Spence-Jones — who was charged with bribery and grand theft in 2009, suspended from office, acquitted and reinstated to her post — is seeking reelection, she announced Friday. She represents District 5, which includes Overtown, Little Haiti and Liberty City.
Whether Spence-Jones could run again has been the subject of much debate. The Miami city charter limits commissioners to two terms and Spence-Jones has twice won election. But City Attorney Julie O. Bru opined that Spence-Jones could run again because her second term was interrupted by the suspension.
“Our charter prohibits a commissioner or the mayor for running for reelection after that commissioner or mayor has served two consecutive terms,” Bru reaffirmed to Spence-Jones at a City Commission meeting Thursday. “You are eligible to seek reelection because you did not serve two full consecutive terms.”
Spence-Jones’s opponent isn’t buying it.
“The bottom line is, Michelle is term limited,” said the Rev. Richard P. Dunn II, who held the commission seat in Spence-Jones’s absence. “She received financial compensation for the time she was away and she was fully vested in the pension. Are the citizens of Miami going to pay her twice?”
Dunn plans to file a legal challenge “immediately,” he said.
Spence-Jones wants the additional term, she said, “to finish what I started.”
She pointed to the improvements she’s spearheaded along Northeast Second Avenue in Little Haiti. “We cleaned the place up, repainted many of the buildings and recreated a Caribbean feel by adding steeples,” she said.
The ultimate goal, Spence-Jones said, is to make Little Haiti a destination for tourists akin to Little Havana’s Calle Ocho. She has a similar vision for Overtown, which was once the cultural hub of Miami’s black community. To that end, Spence-Jones pushed for improvements to Northwest Third Avenue and provided grant money for local businesses.
“Now we’re going to move forward with a marketing campaign and build relationships with cruise lines and tour operators,” Spence-Jones said. “But these sorts of things take time.”
Other big projects are in the works.
Earlier this year, Spence-Jones pushed through a $50 million bond issue for improvements in Overtown — the largest investment the blighted community has seen in decades. The money will go toward affordable housing and some retail projects.
But Spence-Jones takes an equal amount of pride in some of her smaller initiatives, including a project that brought Hollywood director Robert Townsend to Overtown to film an independent movie. Students from the University of Miami and several local high schools had the opportunity to serve as interns. The film will debut this summer.
She plans to focus future efforts on Liberty City. She is already laying the groundwork for a program that will train residents to become laboratory technicians. A second program will help people with criminal records pursue careers in the automotive industry.
Spence-Jones’s tenure has been somewhat of a rollercoaster. After being elected to her second term, she was charged with bribery and grand theft in two separate cases and removed from office by then-Gov. Charlie Crist. Jurors later acquitted her of bribery, and prosecutors dropped the grand-theft charges.

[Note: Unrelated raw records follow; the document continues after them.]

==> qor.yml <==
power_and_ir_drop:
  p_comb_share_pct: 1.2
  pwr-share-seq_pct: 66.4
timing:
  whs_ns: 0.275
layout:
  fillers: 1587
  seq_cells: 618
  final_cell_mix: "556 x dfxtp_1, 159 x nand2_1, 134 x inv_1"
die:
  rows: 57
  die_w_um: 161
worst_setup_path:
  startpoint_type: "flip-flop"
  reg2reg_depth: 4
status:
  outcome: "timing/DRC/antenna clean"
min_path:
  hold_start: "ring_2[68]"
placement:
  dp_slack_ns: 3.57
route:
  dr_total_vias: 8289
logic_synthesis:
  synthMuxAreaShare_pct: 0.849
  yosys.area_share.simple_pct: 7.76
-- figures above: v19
Source: an optimization exercise on an open RTL-to-GDS flow (aim: small area). Production flows keep margins and buffers that such runs may drop.
Function was checked by simulation only, so behaviour that the tests miss may differ from the original.
Power and IR drop assume default switching activity.

## conv_in_top
module conv_in_top (
	input  logic                        clk,
	input  logic                        rst_n,
	input  logic                        enable,
	input  logic [1:0]                  cmd,
	input  logic [32-1:0]  pixel_in,
	output logic [1:0]                  ack,
	output logic [8-1:0] rom_addr,
	output logic [(2 + 6 * 32)-1:0]        window
);
Size in the first run: ~1,500 cells after synthesis, about 790 flip-flops, ~240 I/O pins, about 28,000 um2 of cells after synthesis.
==> flow/config.mk <==
export PLATFORM = sky130hd
export DESIGN_NAME = conv_in_top
export DESIGN_NICKNAME = conv_in_top
export VERILOG_FILES = /design/flow/design.v
export SDC_FILE = /design/flow/constraint.sdc
export NUM_CORES = 4
export LEC_CHECK = 0
export CAP_MARGIN = 20
export CORE_MARGIN = 2
export CORE_UTILIZATION = 75
export SLEW_MARGIN = 20
==> flow/constraint.sdc <==
create_clock -name core_clock -period 5.0 [get_ports {clk}]
set_input_delay 1.0000 -clock core_clock [delete_from_list [all_inputs] [get_ports {clk}]]
set_output_delay 1.0000 -clock core_clock [all_outputs]
set_load 0.01 [all_outputs]
standard.sh (not shown) runs the stock make flow with config.mk's settings and CLKGATE_MAP_FILE= SYNTH_SCRIPT=/design/flow/synth_recipe.tcl, a recipe that flattens the netlist after the stock synthesis.
==> flow/flow/run.sh <==
#!/bin/bash
# Standard ORFS layout with three changes: ABC maps for area only, the port
# buffers are the smallest buffer cell, and clock tree synthesis clusters
# more sinks per buffer and adds no dummy loads. The make output goes to
# flow_make.log here; each ORFS step keeps its own log under orfs/logs/.
set -euo pipefail
export FLOW_WORK=$PWD
export FLOW_ABC_SCRIPT=$PWD/flow/abc_min_area.script
bash standard.sh \
	"SYNTH_SCRIPT=$PWD/flow/synth_min_area.tcl" \
	"BUFFER_PORTS_ARGS=-buffer_cell sky130_fd_sc_hd__buf_1" \
	"CTS_ARGS=-sink_clustering_enable -repair_clock_nets -dont_use_dummy_load -buf_list sky130_fd_sc_hd__clkbuf_4 -sink_clustering_size 10 -sink_clustering_max_diameter 35" \
	finish > flow_make.log 2>&1
==> flow/flow/abc_min_area.script <==
strash
dch -f
amap
==> flow/flow/synth_min_area.tcl <==
# The standard synthesis (synth_recipe.tcl in the work folder), except that
# ABC maps the logic with flow/abc_min_area.script, an area-only mapping.
proc abc {args} {
  set i [lsearch -exact $args -script]
  if { $i >= 0 } {
    lset args [expr { $i + 1 }] $::env(FLOW_ABC_SCRIPT)
  }
  yosys abc {*}$args
}
source $::env(FLOW_WORK)/synth_recipe.tcl
==> next run, changes <==
--- a/flow/flow/run.sh
+++ b/flow/flow/run.sh
@@ -10,4 +10,4 @@
 	"SYNTH_SCRIPT=$PWD/flow/synth_min_area.tcl" \
 	"BUFFER_PORTS_ARGS=-buffer_cell sky130_fd_sc_hd__buf_1" \
-	"CTS_ARGS=-sink_clustering_enable -repair_clock_nets -dont_use_dummy_load -buf_list sky130_fd_sc_hd__clkbuf_4 -sink_clustering_size 10 -sink_clustering_max_diameter 35" \
+	"CTS_ARGS=-sink_clustering_enable -repair_clock_nets -dont_use_dummy_load -buf_list sky130_fd_sc_hd__clkbuf_8" \
 	finish > flow_make.log 2>&1
The changed run produced a clean layout.
Cell count goes up by 0.30%.
Die area stays the same.
Area after synthesis stays the same.
Hold slack improved by 0.15 ns.
Via count barely changes.
Power rises by 6.9%.
==> next run, changes <==
--- a/flow/flow/run.sh
+++ b/flow/flow/run.sh
@@ -10,4 +10,4 @@
 	"SYNTH_SCRIPT=$PWD/flow/synth_min_area.tcl" \
 	"BUFFER_PORTS_ARGS=-buffer_cell sky130_fd_sc_hd__buf_1" \
-	"CTS_ARGS=-sink_clustering_enable -repair_clock_nets -dont_use_dummy_load -buf_list sky130_fd_sc_hd__clkbuf_8" \
+	"CTS_ARGS=-sink_clustering_enable -repair_clock_nets -dont_use_dummy_load -buf_list sky130_fd_sc_hd__clkbuf_8 -sink_clustering_size 16 -sink_clustering_max_diameter 50" \
 	finish > flow_make.log 2>&1
The changed run passed the timing, design-rule and antenna checks.
Wire length falls by a few percent.
Hold slack gets worse by 0.011 ns.
Cell count falls by a few percent.
==> next run, changes <==
--- a/flow/flow/run.sh
+++ b/flow/flow/run.sh
@@ -10,4 +10,4 @@
 	"SYNTH_SCRIPT=$PWD/flow/synth_min_area.tcl" \
 	"BUFFER_PORTS_ARGS=-buffer_cell sky130_fd_sc_hd__buf_1" \
-	"CTS_ARGS=-sink_clustering_enable -repair_clock_nets -dont_use_dummy_load -buf_list sky130_fd_sc_hd__clkbuf_8 -sink_clustering_size 16 -sink_clustering_max_diameter 50" \
+	"CTS_ARGS=-sink_clustering_enable -repair_clock_nets -dont_use_dummy_load -buf_list sky130_fd_sc_hd__clkbuf_4 -sink_clustering_size 11 -sink_clustering_max_diameter 38" \
 	finish > flow_make.log 2>&1
Result:
- The changed run produced a clean layout
- worst setup slack loses 0.11 ns
- utilization drops by 0.14 points
- routed wire length climbs by about 0.5%
- final cell count climbs by 1.9%
- sequential power barely changes
- power drops by about 0.46%
- first-iteration DRC count climbs by about 2.4%
- synthesized area is unchanged
- combinational power stays flat
- final area is about the same
==> next run, changes <==
--- a/flow/flow/run.sh
+++ b/flow/flow/run.sh
@@ -10,4 +10,4 @@
 	"SYNTH_SCRIPT=$PWD/flow/synth_min_area.tcl" \
 	"BUFFER_PORTS_ARGS=-buffer_cell sky130_fd_sc_hd__buf_1" \
-	"CTS_ARGS=-sink_clustering_enable -repair_clock_nets -dont_use_dummy_load -buf_list sky130_fd_sc_hd__clkbuf_4 -sink_clustering_size 11 -sink_clustering_max_diameter 38" \
+	"CTS_ARGS=-sink_clustering_enable -repair_clock_nets -dont_use_dummy_load -buf_list {sky130_fd_sc_hd__clkbuf_4 sky130_fd_sc_hd__clkbuf_8} -sink_clustering_size 12 -sink_clustering_max_diameter 40" \
 	finish > flow_make.log 2>&1
Count of clock-buffer cells in the layout went down by 10.
Worst hold slack improves by 0.19 ns.
Die area stays the same.
Final area went up slightly.
Synthesized area does not change.
Cell count went down slightly.
Worst setup slack improves by 0.15 ns.

## static timing again, ports no longer ideal
The results above use ideal ports. As a check the final layouts listed here were re-extracted and re-timed, cells and wires unchanged.
Step 1 sets driving cells, clkbuf_16 on the clock port and buf_2 on the other inputs (assumed; they add their load-dependent delay and slew).
Step 2 adds t to the input delays and takes it off the output delays; t is the mean of the earliest and latest rising clock arrival at the registers after step 1. Input paths then give back, and output paths get back, about the clock's delay inside the block.
Slacks: ideal / step 1 / step 2; pairs: ideal / step 1.
| run | shift t [ns] | slack for setup (ns) | worst hold slack (ns) | worst register clock-pin slew, ns |
|---|---|---|---|---|
| the first run | 0.840 | 0.521 / 0.468 / 1.307 | 0.151 / 0.122 / 0.385 | 0.11 / 0.11 |
| the second run | 0.711 | 0.625 / 0.575 / 1.286 | 0.300 / 0.273 / 0.370 | 0.07 / 0.07 |
| the third run | 0.719 | 0.645 / 0.592 / 1.311 | 0.288 / 0.258 / 0.406 | 0.10 / 0.10 |
| the fourth run | 0.857 | 0.530 / 0.474 / 1.331 | 0.135 / 0.102 / 0.389 | 0.12 / 0.12 |
| the fifth run | 0.683 | 0.680 / 0.631 / 1.314 | 0.325 / 0.301 / 0.382 | 0.08 / 0.08 |
After both steps every run listed still meets setup and hold.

A vindicated Spence-Jones returned to City Hall in August with newfound political heft.
Spence-Jones is now suing Miami-Dade State Attorney Katherine Fernández Rundle and Miami Mayor Tomás Regalado, accusing them of conspiring to destroy her political career via the prosecutions. She declined to talk about the suit, saying only: “I’m going to let my lawyers fight that battle.”

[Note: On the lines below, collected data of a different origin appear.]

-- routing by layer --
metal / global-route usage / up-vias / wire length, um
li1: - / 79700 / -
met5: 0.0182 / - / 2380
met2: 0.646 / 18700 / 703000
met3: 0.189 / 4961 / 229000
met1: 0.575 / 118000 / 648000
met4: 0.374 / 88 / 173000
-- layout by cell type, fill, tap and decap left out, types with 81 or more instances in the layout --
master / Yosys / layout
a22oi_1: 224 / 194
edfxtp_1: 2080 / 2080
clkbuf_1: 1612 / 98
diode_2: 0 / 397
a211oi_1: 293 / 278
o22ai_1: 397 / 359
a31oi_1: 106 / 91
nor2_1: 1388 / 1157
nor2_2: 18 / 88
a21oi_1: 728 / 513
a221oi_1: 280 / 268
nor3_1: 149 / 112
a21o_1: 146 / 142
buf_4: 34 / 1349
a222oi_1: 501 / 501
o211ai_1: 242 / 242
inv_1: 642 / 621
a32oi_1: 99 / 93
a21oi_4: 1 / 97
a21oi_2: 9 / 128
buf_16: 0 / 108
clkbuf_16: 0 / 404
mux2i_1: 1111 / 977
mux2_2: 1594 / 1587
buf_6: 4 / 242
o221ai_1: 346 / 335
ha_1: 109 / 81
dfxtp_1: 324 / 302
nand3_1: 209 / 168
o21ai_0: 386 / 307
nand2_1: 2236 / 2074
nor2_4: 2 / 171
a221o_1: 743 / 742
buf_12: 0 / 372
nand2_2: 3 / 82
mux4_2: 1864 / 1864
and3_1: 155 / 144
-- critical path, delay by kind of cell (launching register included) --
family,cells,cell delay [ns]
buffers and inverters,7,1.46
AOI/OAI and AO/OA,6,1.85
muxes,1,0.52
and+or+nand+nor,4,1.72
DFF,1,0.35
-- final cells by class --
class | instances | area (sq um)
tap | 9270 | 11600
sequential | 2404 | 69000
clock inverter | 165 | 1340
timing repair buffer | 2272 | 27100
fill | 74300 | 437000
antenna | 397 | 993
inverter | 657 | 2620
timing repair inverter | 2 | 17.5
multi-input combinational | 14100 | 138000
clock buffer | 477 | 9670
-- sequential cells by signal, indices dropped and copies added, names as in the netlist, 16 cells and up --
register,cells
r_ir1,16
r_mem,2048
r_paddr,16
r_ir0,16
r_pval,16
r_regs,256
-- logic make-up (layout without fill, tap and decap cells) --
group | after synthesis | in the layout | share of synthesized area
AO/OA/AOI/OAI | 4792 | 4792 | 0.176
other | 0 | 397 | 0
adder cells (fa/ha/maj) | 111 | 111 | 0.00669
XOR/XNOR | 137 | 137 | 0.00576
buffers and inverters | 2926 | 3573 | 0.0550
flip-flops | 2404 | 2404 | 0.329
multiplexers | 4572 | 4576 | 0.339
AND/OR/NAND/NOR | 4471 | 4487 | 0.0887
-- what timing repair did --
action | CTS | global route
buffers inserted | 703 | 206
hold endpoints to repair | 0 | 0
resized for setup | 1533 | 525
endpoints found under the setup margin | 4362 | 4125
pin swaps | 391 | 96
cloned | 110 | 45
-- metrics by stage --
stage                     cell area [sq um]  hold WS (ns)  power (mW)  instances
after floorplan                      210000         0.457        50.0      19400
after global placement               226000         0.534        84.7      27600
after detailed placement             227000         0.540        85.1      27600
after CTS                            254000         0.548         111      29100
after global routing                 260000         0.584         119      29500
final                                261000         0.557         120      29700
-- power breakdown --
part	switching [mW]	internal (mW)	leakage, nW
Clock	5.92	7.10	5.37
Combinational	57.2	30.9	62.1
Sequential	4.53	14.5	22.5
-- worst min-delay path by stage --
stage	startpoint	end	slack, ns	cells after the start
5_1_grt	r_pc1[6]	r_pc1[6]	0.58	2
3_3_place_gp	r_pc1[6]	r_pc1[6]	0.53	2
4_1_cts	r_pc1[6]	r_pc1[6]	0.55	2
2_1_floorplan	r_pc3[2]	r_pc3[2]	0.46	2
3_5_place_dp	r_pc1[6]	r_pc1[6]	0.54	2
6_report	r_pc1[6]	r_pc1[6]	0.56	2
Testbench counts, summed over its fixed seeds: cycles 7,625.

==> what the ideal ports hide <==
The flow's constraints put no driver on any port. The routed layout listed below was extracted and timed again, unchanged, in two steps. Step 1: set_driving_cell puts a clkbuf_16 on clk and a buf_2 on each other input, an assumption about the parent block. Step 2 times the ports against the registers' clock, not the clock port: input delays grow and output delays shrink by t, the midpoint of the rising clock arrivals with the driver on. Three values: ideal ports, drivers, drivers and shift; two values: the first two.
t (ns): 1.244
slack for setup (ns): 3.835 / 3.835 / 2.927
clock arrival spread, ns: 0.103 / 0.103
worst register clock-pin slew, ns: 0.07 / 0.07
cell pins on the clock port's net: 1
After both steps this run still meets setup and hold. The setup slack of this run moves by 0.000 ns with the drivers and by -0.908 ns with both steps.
This is an optimization exercise on Yosys and OpenROAD, whose aim is a short achievable clock period and few clock cycles per item, not a production implementation.
Only simulation tests tie the RTL to the original design; equivalence was not proved.
Power is estimated from default activity; no workload was simulated.

## cabac_binary_arithmetic_encoder_core
module cabac_binary_arithmetic_encoder_core (
	input  wire         clk,
	input  wire         arst_n,
	input  wire         s_tvalid,
	output wire         s_tready,
	input  wire  [23:0] s_tdata,    
	input  wire  [2:0]  s_tuser,    
	output wire         m_tvalid,
	input  wire         m_tready,
	output wire  [31:0] m_tdata,    
	output wire  [0:0]  m_tuser,    
	output wire         m_tlast,
	input  wire         cfg_valid,
	output wire         cfg_ready,
	input  wire  [5:0]  cfg_data
);
Size in the first run: roughly 7500 cells after synthesis, about 3200 flip-flops, about 130000 µm² of cells after synthesis.
clock: 20.0 ns
lec_check: 0
abc_clock_period_in_ps: 10000
cap_margin: 20
core_margin: 2
core_utilization: 45
slew_margin: 20
standard.sh (not shown) runs the stock make flow with config.mk's settings and CLKGATE_MAP_FILE= SYNTH_SCRIPT=/design/flow/synth_recipe.tcl, a recipe that flattens the netlist after the stock synthesis.
==> flow/flow/run.sh <==
#!/bin/bash
# The standard layout (the standard.sh: ORFS synthesis to final layout,
# the design's SDC and clock period unchanged), with three changes to how the
# layout is optimized:
#  - port buffers are buf_4 cells (repair may resize them) instead of the
#    smallest buffer buffer_ports would pick;
#  - the ORFS repair_timing steps aim for 15 ns of setup slack on the 20 ns
#    clock, so they size and buffer the design's real critical paths;
#  - CTS clusters up to 25 sinks within 100 um per leaf buffer.
set -euo pipefail
export BUFFER_PORTS_ARGS="-buffer_cell sky130_fd_sc_hd__buf_4"
export SETUP_SLACK_MARGIN=15
export SKIP_GATE_CLONING=1
export CTS_ARGS="-sink_clustering_enable -repair_clock_nets -sink_clustering_size 25 -sink_clustering_max_diameter 100"
bash standard.sh > standard.log 2>&1
Testbench counts at the start, summed over its fixed seeds: cycles 24,948, items 24,844.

She may have another legal fight ahead.
Dunn believes the city attorney’s opinion giving Spence-Jones the go-ahead to run again won’t withstand a legal challenge. He says Spence-Jones has served two consecutive terms because she was paid for two consecutive terms.
Dunn also criticized the city attorney, saying she likely felt pressured to give that opinion because Spence-Jones is her boss.
“If it stands up in a court of law, I will respect that,” said Dunn, who attended Thursday’s commission meeting and took notes on a legal pad. “But I’m not going to be whitewashed by a city attorney’s opinion that’s biased by her boss’s posturing position.”
Dunn, who also sat on the commission in the mid-‘90s after Commissioner Miller Dawkins was removed from office, pointed to his own accomplishments as a commissioner. He said he helped secure funding for Gibson Park,and quelled racial tensions after Miami police officers shot and killed seven black men in 2010 and 2011.
“Michelle Spence-Jones does not own that seat,” he said. “It’s owned by the people of District 5.”
No other candidates have announced they are running for the post.